In the U.S., long-range metro growth plans increasingly stress the need for better public transportation and more city center infill with an almost alarmist urgency — these are, after all, documents that take clogged roads and regional emissions and then multiply them, sometimes by large percentages.
Sydney, Australia, will employ a different tactic to cut commutes. On Sunday, Greater Sydney Commissioner Lucy Turnbull announced plans to divide the growing, sprawling city into three smaller interconnected cities, which the Sydney Morning Herald describes as “30-minute cities,” because the goal is to allow residents to commute between their homes, jobs, hospitals and universities within 30 minutes.
The three cities will include the established Eastern City, the developing Central City and an emerging Western City in the area around a new airport.
“It is essential to embrace the concept of the three cities as Greater Sydney’s population grows from its current level of 4.6 million to six million in 20 years, to eight million in 2056 with most of the growth taking place in the west,” an introduction on the Greater Sydney website states. “If current trends continue, by 2036 over 50 percent of Sydney’s population will live west of Parramatta.”
According to the Morning Herald, only about 39 percent of Sydney’s population can access jobs and services from their residences within 30 minutes today. The strategy would supposedly enable about 70 percent of people to access those locations within 30 minutes by 2056. Beyond building up new city centers, the plan maps out infrastructure, including future metro lines.

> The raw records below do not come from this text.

Source: an optimization exercise on an open RTL-to-GDS flow (aim: small area). Production flows keep margins and buffers that such runs may drop. The RTL was checked by simulation tests, not by an equivalence proof against the original design. Power figures rest on the tool's default switching activity, not on a simulated workload.

Design tt_um_ieeeuoftasic_simproc, start of the top module:
module tt_um_ieeeuoftasic_simproc (
    input  wire [7:0] ui_in,     
    output wire [7:0] uo_out,    
    input  wire [7:0] uio_in,    
    output wire [7:0] uio_out,   
    output wire [7:0] uio_oe,    
    input  wire       ena,       
    input  wire       clk,       
    input  wire       rst_n      
);
Size: ~1600 cells after synthesis, about 620 flip-flops, roughly 43 I/O pins, ~25000 um2 of cells after synthesis.
clock: 20.0 ns
lec_check: 0
cap_margin: 20
core_margin: 2
core_utilization: 65
cts_buf_list: sky130_fd_sc_hd__clkbuf_8
cts_cluster_diameter: 50
cts_cluster_size: 16
slew_margin: 20
synth_hierarchical: 1
standard.sh (not shown) runs the stock make flow with config.mk's settings and CLKGATE_MAP_FILE= SYNTH_SCRIPT=/design/flow/synth_recipe.tcl, a recipe that flattens the netlist after the stock synthesis.
==> flow/flow/run.sh <==
#!/bin/bash
set -euo pipefail
work=$(pwd)
here=$(cd "$(dirname "${BASH_SOURCE[0]}")" && pwd)

# The standard flow's synthesis script with the ABC mapping script swapped
{
  echo 'proc abc {args} {'
  echo '  set i [lsearch -exact $args -script]'
  echo '  if {$i >= 0} { lset args [expr {$i + 1}] $::env(AREA_ABC_SCRIPT) }'
  echo '  yosys abc {*}$args'
  echo '}'
  cat "$work/synth_recipe.tcl"
} > "$work/synth_area.tcl"

cts="-sink_clustering_enable -repair_clock_nets -sink_clustering_size 16"
cts="$cts -sink_clustering_max_diameter 50 -buf_list sky130_fd_sc_hd__clkbuf_8"
cts="$cts -dont_use_dummy_load"

bash "$work/standard.sh" \
  "SYNTH_SCRIPT=$work/synth_area.tcl" \
  "AREA_ABC_SCRIPT=$here/abc_area.script" \
  "CTS_ARGS=$cts" \
  finish > "$work/standard.log" 2>&1
==> flow/flow/abc_area.script <==
strash
&get -n
&fraig -x
&put
scorr
dc2
strash
&get -n
&dch -f
&nf -R 1000 -p
&put
Rerun with:
--- a/flow/flow/run.sh
+++ b/flow/flow/run.sh
@@ -23,2 +23,4 @@
   "CTS_ARGS=$cts" \
+  "BUFFER_PORTS_ARGS=-buffer_cell sky130_fd_sc_hd__buf_1" \
+  "RECOVER_POWER=100" \
   finish > "$work/standard.log" 2>&1
What happened: Now the flow completed and failed the layout checks on max-capacitance violations, max-slew violations. Final area falls by 0.61%. Wire length rises by 1.1%. Power hardly moves. Die area stays the same. Sequential power barely changes. Sequential share of layout area rises by 0.43 points. Fmax rises by 0.50%. Global-route usage stays flat. Area after synthesis is unchanged.
Rerun with:
--- a/flow/flow/run.sh
+++ b/flow/flow/run.sh
@@ -15,4 +15,4 @@
 
-cts="-sink_clustering_enable -repair_clock_nets -sink_clustering_size 16"
-cts="$cts -sink_clustering_max_diameter 50 -buf_list sky130_fd_sc_hd__clkbuf_8"
+cts="-sink_clustering_enable -repair_clock_nets -sink_clustering_size 18"
+cts="$cts -sink_clustering_max_diameter 70 -buf_list sky130_fd_sc_hd__clkbuf_8"
 cts="$cts -dont_use_dummy_load"
@@ -24,3 +24,2 @@
   "BUFFER_PORTS_ARGS=-buffer_cell sky130_fd_sc_hd__buf_1" \
-  "RECOVER_POWER=100" \
   finish > "$work/standard.log" 2>&1
PLACE_DENSITY = 0.85   (was not set)
This time the run produced a clean layout.
Non-clock buffer count went down by 1.
Hold slack gets better by 8.0 ps.
Synthesized area is unchanged.
Global-route usage went down by 0.97 points.
Synthesized cell count is unchanged.
Count of clock-buffer cells in the layout went down by 10.
Setup slack gets better by 57 ps.
Sequential cell count is unchanged.
Rerun with:
--- a/flow/flow/run.sh
+++ b/flow/flow/run.sh
@@ -15,4 +15,4 @@
 
-cts="-sink_clustering_enable -repair_clock_nets -sink_clustering_size 18"
-cts="$cts -sink_clustering_max_diameter 70 -buf_list sky130_fd_sc_hd__clkbuf_8"
+cts="-sink_clustering_enable -repair_clock_nets -sink_clustering_size 16"
+cts="$cts -sink_clustering_max_diameter 80 -buf_list sky130_fd_sc_hd__clkbuf_8"
 cts="$cts -dont_use_dummy_load"
PLACE_DENSITY = not set   (was 0.85)
After rerunning:
- global-route usage grows by 0.85 points
- worst setup slack loses 76 ps
- synthesized cell count stays the same
- area after synthesis is unchanged
- via count shrinks by 1.5%

separate check: timing with driven ports:
Ports are ideal in the flow. The routed layouts listed here were re-timed in OpenROAD.
Step 1 assumes that a clkbuf_16 drives the clock port and a buf_2 every other input.
Step 2 adds t to the input delays and takes it off the output delays; t is the mean of the earliest and latest rising clock arrival at the registers after step 1. Input paths then give back, and output paths get back, about the clock's delay inside the block.
Three values: no drivers, after step 1, after step 2; two values: the first two.
run	t (ns)	setup WS [ns]	hold WS [ns]	clock arrival spread, ns
the first run	0.669	12.727 / 12.727 / 12.727	0.333 / 0.333 / 0.333	0.109 / 0.109
the second run	0.708	12.763 / 12.763 / 12.763	0.330 / 0.330 / 0.330	0.079 / 0.079
the third run	0.687	12.820 / 12.820 / 12.820	0.338 / 0.338 / 0.338	0.065 / 0.066
the fourth run	0.688	12.745 / 12.745 / 12.745	0.334 / 0.334 / 0.334	0.042 / 0.042
Context: an optimization exercise on an open-source flow, tuned for small area, a short achievable clock period and few clock cycles per item. The choices shown serve that exercise and are no tape-out recipe. Function was not checked in any run shown here: the RTL went through the layout flow alone. Power and IR drop assume default switching activity.

===== flow/config.mk =====
export PLATFORM = sky130hd
export DESIGN_NAME = ELA
export DESIGN_NICKNAME = ELA
export VERILOG_FILES = /design/flow/design.v
export SDC_FILE = /design/flow/constraint.sdc
export NUM_CORES = 4
export LEC_CHECK = 0
export CAP_MARGIN = 20
export CORE_MARGIN = 2
export CORE_UTILIZATION = 70
export SETUP_SLACK_MARGIN = 3.2
export SLEW_MARGIN = 20
export TNS_END_PERCENT = 20

===== flow/constraint.sdc =====
create_clock -name core_clock -period 5.5 [get_ports {clk}]
set_input_delay 1.1000 -clock core_clock [delete_from_list [all_inputs] [get_ports {clk}]]
set_output_delay 1.1000 -clock core_clock [all_outputs]
set_load 0.01 [all_outputs]

===== flow/design.v =====
`timescale 1ns/10ps
module ELA(clk, rst, in_data, data_rd, req, wen, addr, data_wr, done);
	input				clk;
	input				rst;
	input		[7:0]	in_data;
	input		[7:0]	data_rd;
	output reg			req;
	output reg			wen;
	output reg	[9:0]	addr;
	output reg	[7:0]	data_wr;
	output reg			done;
reg				s_start;	 
reg				s_arr;		 
reg				s_rt;		 
reg				s_rb;		 
reg				s_w;		 
reg				s_fin;		 
reg		[3:0]	r;			 
reg				head;		 
reg				h0;			 
reg		[1:0]	sel_t2;		 
reg		[1:0]	sel_b1;		 
reg				go_int;		 
reg				row0_end;	 
reg				tail;		 
reg				edge_px;	 
reg		[7:0]	t0, t1, t2, b0, b1;
reg		[7:0]	dreg, sreg;	 
reg		[7:0]	best;		 
reg				cur_r;		 
wire	[4:0]	col = addr[4:0];
wire	[3:0]	rm1 = r - 4'd1;
always @(posedge clk or posedge rst) begin
	if (rst) begin
		s_start <= 1'b1;
		s_arr <= 1'b0;
		s_rt <= 1'b0;
		s_rb <= 1'b0;
		s_w <= 1'b0;
		s_fin <= 1'b0;
	end else begin
		s_start <= 1'b0;
		s_arr <= s_start || (s_arr && !go_int) || (tail && r != 4'd15);
		s_rt <= go_int || (s_w && !tail);
		s_rb <= s_rt;
		s_w <= s_rb;
		s_fin <= s_fin || (tail && r == 4'd15);
	end
end
always @(posedge clk) begin
	go_int <= s_arr && !req && (col == 5'd29) && (r != 4'd0);
	row0_end <= s_arr && !req && (col == 5'd29) && (r == 4'd0);
	tail <= s_rb && !head && (col == 5'd0);
	edge_px <= (s_w && col == 5'd31) || (s_rt && edge_px);
	sel_t2 <= {(s_arr && go_int) || (s_w && !tail), go_int || (s_w && !tail)};
	sel_b1 <= {s_rb && !s_arr, s_rb};
	done <= s_fin;
	req <= s_start || (row0_end) || (tail && r != 4'd15);
	if (s_start)
		r <= 4'd0;
	else if ((row0_end) || tail)
		r <= r + 4'd1;
	if (go_int)
		h0 <= 1'b1;
	else if (s_rb)
		h0 <= 1'b0;
	if (go_int)
		head <= 1'b1;
	else if (s_rb && col == 5'd1)
		head <= 1'b0;
	wen <= (s_arr && !go_int) || (s_rb && (!head || h0)) || tail;
end
reg		[4:0]	col_inc;
always @(*) begin
	if (s_rt)
		col_inc = 5'd0;
	else if (s_rb)
		col_inc = h0 ? 5'd31 : 5'd30;
	else if (s_w && !tail)
		col_inc = head ? 5'd2 : 5'd3;
	else if (go_int)
		col_inc = 5'd2;
	else
		col_inc = 5'd1;
end
always @(posedge clk) begin
	addr[4:0] <= (s_arr && req) ? 5'd0 : col + col_inc;
	addr[5] <= (s_rb && !h0) || tail;
	addr[9:6] <= ((s_arr && !go_int) || s_rt || (s_rb && h0)) ? r : rm1;
end
always @(posedge clk) begin
	if (s_rb) begin
		t0 <= data_rd;
		t1 <= t0;
		t2 <= t1;
	end
	if (s_w) begin
		b0 <= data_rd;
		b1 <= b0;
	end
end
wire	[7:0]	opa = {sel_t2[1] ? t2[7:4] : t0[7:4], sel_t2[0] ? t2[3:0] : t0[3:0]};
wire	[7:0]	opb = {sel_b1[1] ? b1[7:4] : b0[7:4], sel_b1[0] ? b1[3:0] : b0[3:0]};
reg		[7:0]	dg, dp, dG, dP;
reg		[7:0]	sg, sp, sG, sP;
reg		[7:0]	absd, avg;
integer			i, k;
always @(*) begin
	dg = opa & ~opb;
	dp = opa ^ ~opb;
	sg = opa & opb;
	sp = opa ^ opb;
	dG = dg;
	dP = dp;
	sG = sg;
	sP = sp;
	for (k = 1; k < 8; k = k * 2) begin
		for (i = 7; i >= k; i = i - 1) begin
			dG[i] = dG[i] | (dP[i] & dG[i-k]);
			dP[i] = dP[i] & dP[i-k];
			sG[i] = sG[i] | (sP[i] & sG[i-k]);
			sP[i] = sP[i] & sP[i-k];
		end
	end
	absd[0] = dp[0] ^ 1'b1;
	for (i = 1; i < 8; i = i + 1)
		absd[i] = dp[i] ^ (dG[i-1] | dP[i-1]);
	if (!(dG[7] | dP[7])) begin
		absd[0] = ~dp[0];
		for (i = 1; i < 8; i = i + 1)
			absd[i] = ~(dp[i] ^ dG[i-1]);
	end
	for (i = 1; i < 8; i = i + 1)
		avg[i-1] = sp[i] ^ sG[i-1];
	avg[7] = sG[7];
end
always @(posedge clk) begin
	dreg <= absd;
	sreg <= avg;
end
wire			cin = s_rb && cur_r;
reg		[7:0]	cG, cP;
always @(*) begin
	cG = best & ~dreg;
	cP = best ^ ~dreg;
	for (k = 1; k < 8; k = k * 2)
		for (i = 7; i >= k; i = i - 1) begin
			cG[i] = cG[i] | (cP[i] & cG[i-k]);
			cP[i] = cP[i] & cP[i-k];
		end
end
wire			win = cG[7] | (cP[7] & cin);
always @(posedge clk) begin
	if (s_w || (s_rt && !edge_px && !h0 && win)) begin
		best <= dreg;
		cur_r <= s_rt;
	end
	if (s_arr)
		data_wr <= in_data;
	else if (s_w || ((s_rt || s_rb) && !edge_px && !h0 && win))
		data_wr <= sreg;
end
endmodule

===== flow/flow/run.sh =====
#!/bin/bash
# Standard layout, with the port buffers made from buf_2 cells instead of
# the delay buffers buffer_ports picks by default.
set -euo pipefail
export BUFFER_PORTS_ARGS="-buffer_cell sky130_fd_sc_hd__buf_2"
bash standard.sh > standard.log 2>&1

===== flow/standard.sh =====
#!/bin/bash
# synth_recipe.tcl (not shown) runs the flow's synth.tcl, then flattens the netlist and writes it again
# the make line also repeats each setting of config.mk as NAME=value (left out here)
make -C /OpenROAD-flow-scripts/flow DESIGN_CONFIG=/design/flow/config.mk WORK_HOME=/design/flow/orfs CLKGATE_MAP_FILE= SYNTH_SCRIPT=/design/flow/synth_recipe.tcl "${@:-finish}"
From an optimization exercise on the open Yosys and OpenROAD flow, aimed at small area and a short achievable clock period; shortcuts taken in it are not production practice.

==> job 5466: inputs <==
==> flow/design.v (excerpt) <==
module top_fp_mul_N32_M23_E8(input  wire clk,
                             input  wire [31:0] a1,
                             input  wire [31:0] b1,
                             output wire [31:0] y);
Settings: LEC_CHECK=0, ABC_AREA=1, CAP_MARGIN=20, CORE_MARGIN=2, CORE_UTILIZATION=40, CTS_CLUSTER_SIZE=30, PLACE_DENSITY=0.75, SETUP_SLACK_MARGIN=3.75, SLEW_MARGIN=70, SYNTH_HIERARCHICAL=1; clock period 8.5 ns.
standard.sh (not shown) runs the stock make flow with config.mk's settings and CLKGATE_MAP_FILE= SYNTH_SCRIPT=/design/flow/synth_recipe.tcl, a recipe that flattens the netlist after the stock synthesis.
==> flow/flow/run.sh <==
#!/bin/bash
bash standard.sh MATCH_CELL_FOOTPRINT=0 "BUFFER_PORTS_ARGS=-buffer_cell sky130_fd_sc_hd__buf_2" finish > standard.log 2>&1
==> job 3176: changes against job 5466 <==
--- a/flow/design.v
+++ b/flow/design.v
@@ -1266,56 +1266,53 @@
   wire cp14 = (lx[15] | ly[15]) & cp12;
   wire cg15 = (lx[17] & ly[17]) | ((lx[17] | ly[17]) & (lx[16] & ly[16]));
   wire cp15 = (lx[17] | ly[17]) & (lx[16] | ly[16]);
   wire cg16 = cg14 | (cp14 & cg13);
   wire cp16 = cp14 & cp13;
   wire cg17 = (lx[18] & ly[18]) | ((lx[18] | ly[18]) & cg15);
   wire cp17 = (lx[18] | ly[18]) & cp15;
-  wire cg18 = (lx[21] & ly[21]) | ((lx[21] | ly[21]) & (lx[20] & ly[20]));
-  wire cp18 = (lx[21] | ly[21]) & (lx[20] | ly[20]);
-  wire cg19 = (lx[19] & ly[19]) | ((lx[19] | ly[19]) & cg17);
-  wire cp19 = (lx[19] | ly[19]) & cp17;
+  wire cg18 = (lx[20] & ly[20]) | ((lx[20] | ly[20]) & (lx[19] & ly[19]));
+  wire cp18 = (lx[20] | ly[20]) & (lx[19] | ly[19]);
+  wire cg19 = cg17 | (cp17 & cg16);
+  wire cp19 = cp17 & cp16;
   wire cg20 = cg18 | (cp18 & cg19);
   wire cp20 = cp18 & cp19;
-  wire cg21 = cg20 | (cp20 & cg16);
-  wire cp21 = cp20 & cp16;
-  wire [22:22] lsum;
-  assign lsum[22] = cg21;
-  wire [0:0] mx = {c231 ^ s250};    
-  wire [0:0] my = {c231 & s250};    
-  wire [24:0] hx = {(c579 ^ n11), (c577 ^ s578), (c573 ^ s576), (c569 ^ s572), (c563 ^ s568), (c557 ^ s562), (c549 ^ s556), (c541 ^ s548), (c531 ^ s540), (c521 ^ s530), (c509 ^ s520), (c497 ^ s508), (c483 ^ s496), (c469 ^ s482), (c453 ^ s468), (c437 ^ s452), (c419 ^ s436), (c401 ^ s418), (c381 ^ s400), (c361 ^ s380), (c339 ^ s360), (c317 ^ s338), (c295 ^ s316), c273, s272};
-  wire [23:0] hy = {(c579 & n11), (c577 & s578), (c573 & s576), (c569 & s572), (c563 & s568), (c557 & s562), (c549 & s556), (c541 & s548), (c531 & s540), (c521 & s530), (c509 & s520), (c497 & s508), (c483 & s496), (c469 & s482), (c453 & s468), (c437 & s452), (c419 & s436), (c401 & s418), (c381 & s400), (c361 & s380), (c339 & s360), (c317 & s338), (c295 & s316), s294};
+  wire q_c21 = cg20;    
+  wire q_g21 = lx[21] & ly[21], q_t21 = lx[21] | ly[21];
+  wire q_g22 = c231 & s250, q_t22 = c231 | s250;
+  wire q_c22 = q_g21 | (q_t21 & q_c21);
+  wire q_c23n = q_g22 | (q_t22 & q_g21) | (q_t22 & q_t21 & q_c21);
+  wire q_p22n = (c231 ^ s250) ^ q_c22;
+  wire [24:0] hx = {(c579 ^ n11), (c577 ^ s578), (c573 ^ s576), (c569 ^ s572), (c563 ^ s568), (c557 ^ s562), (c549 ^ s556), (c541 ^ s548), (c531 ^ s540), (c521 ^ s530), (c509 ^ s520), (c497 ^ s508), (c483 ^ s496), (c469 ^ s482), (c453 ^ s468), (c437 ^ s452), (c419 ^ s436), (c401 ^ s418), (c381 ^ s400), (c361 ^ s380), (c339 ^ s360), (c317 ^ s338), (c295 ^ s316), (c273 ^ s294), s272};
+  wire [23:0] hy = {(c579 & n11), (c577 & s578), (c573 & s576), (c569 & s572), (c563 & s568), (c557 & s562), (c549 & s556), (c541 & s548), (c531 & s540), (c521 & s530), (c509 & s520), (c497 & s508), (c483 & s496), (c469 & s482), (c453 & s468), (c437 & s452), (c419 & s436), (c401 & s418), (c381 & s400), (c361 & s380), (c339 & s360), (c317 & s338), (c295 & s316), (c273 & s294)};
   reg  [24:0] rx;           
   reg  [23:0] ry;
-  reg  [0:0] rmx, rmy;     
-  reg         rcj, rS2, rs2;
+  reg         rc23, rr0, rr1, rs2;   
   reg  [7:0]  re2;
   always @(posedge clk) begin
     rx   <= hx;
     ry   <= hy;
-    rmx  <= mx;
-    rmy  <= my;
-    rcj  <= lsum[22];
-    rS2  <= rS;
+    rc23 <= q_c23n;
+    rr0  <= q_p22n & rS;
+    rr1  <= q_p22n | rS;
     rs2  <= rs;
     re2  <= re;
   end
-  wire q_p22 = rmx[0] ^ rcj;
-  wire q_c23 = rmy[0] | (rmx[0] & rcj);
-  wire r1 = q_p22 | rS2;
-  wire r0 = q_p22 & rS2;
+  wire q_c23 = rc23;
+  wire r1 = rr1;
+  wire r0 = rr0;
   wire q_p0 = rx[0] ^ q_c23;
   wire q_g0 = rx[0] & q_c23;
   wire ci_n  = q_g0;                  
   wire ci_r0 = q_g0 | (q_p0 & r0);
   wire ci_r1 = q_g0 | (q_p0 & r1);
   wire [24:1] p, g;
   genvar b;
   generate for (b = 1; b <= 24; b = b + 1) begin : g_pg
-    if (b > 1) begin : g_reg
+    if (b > 0) begin : g_reg
       assign p[b] = rx[b];
       assign g[b] = ry[b-1];
     end else begin : g_add
       assign p[b] = rx[b] ^ ry[b-1];
       assign g[b] = rx[b] & ry[b-1];
     end
   end endgenerate
Settings changed: CORE_UTILIZATION 40 to 50, PLACE_DENSITY 0.75 to 0.8, SETUP_SLACK_MARGIN 3.75 to 4.25.
==> results_dict.tcl <==
set metrics [dict create \
    min_from "rs" \
    syn_avg_cell_area_um2 9.27 \
    via_per_inst 5.89 \
    tap_cells 532 \
    routed_wl_um 49000 \
    status "complete, no violations" \
    buf_share_pct 5.21 \
    synth_xor_area_share_pct 17.1 \
]
[end of results for job 5466]
==> results_dict.tcl <==
set metrics [dict create \
    routed_wl_um 48900 \
    synth_xor_area_share_pct 17.9 \
    status "complete, no violations" \
    buf_share_pct 6.74 \
    syn_avg_cell_area_um2 9.39 \
    tap_cells 402 \
]
[end of results for job 3176]
No run of this note included a check of the RTL's function; only the layout flow was run.

## port drivers added, routing unchanged
The flow's constraints put no driver on any port. The routed layouts listed below were extracted and timed again, unchanged, in two steps. Step 1: set_driving_cell puts a clkbuf_16 on clk and a buf_2 on each other input, an assumption about the parent block. Step 2 moves the port delays by t, midway between the first and last clock arrival at a register: inputs arrive t later, outputs are due t later. That takes back most of the time a late clock gives input paths. a / b / c = no drivers / after step 1 / after step 2; a / b = the first two.
run	t (ns)	slack for setup (ns)	worst setup path at the end	worst slew at a driven data input, ns
job 5466	0.475	3.958 / 3.914 / 4.233	register to register	0.05
job 3176	0.475	4.025 / 3.976 / 4.330	register to register	0.04
After both steps every run listed still meets setup and hold.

In an op-ed for the same paper, Turnbull recently wrote that the metro’s current structure was “constraining housing supply and affordability” and “holding back jobs growth where most of the population lives.” What’s more, she wrote, the three-cities idea has roots in the local geography, as well as the long-standing vision of the indigenous Darug people.
“Our Western Parkland City, Central River City and Eastern Harbour City mirror their engagement with the freshwater, muddy water and salt water landscapes,” she wrote.
One main critique of the plan, so far, is that it’s more vision than guidebook. In the Morning Herald, one critic called it “600 pages of photos and gloss and blur.”
Rachel Dovey is an award-winning freelance writer and former USC Annenberg fellow living at the northern tip of California’s Bay Area. She writes about infrastructure, water and climate change and has been published by Bust, Wired, Paste, SF Weekly, the East Bay Express and the North Bay Bohemian
Follow Rachel .(JavaScript must be enabled to view this email address)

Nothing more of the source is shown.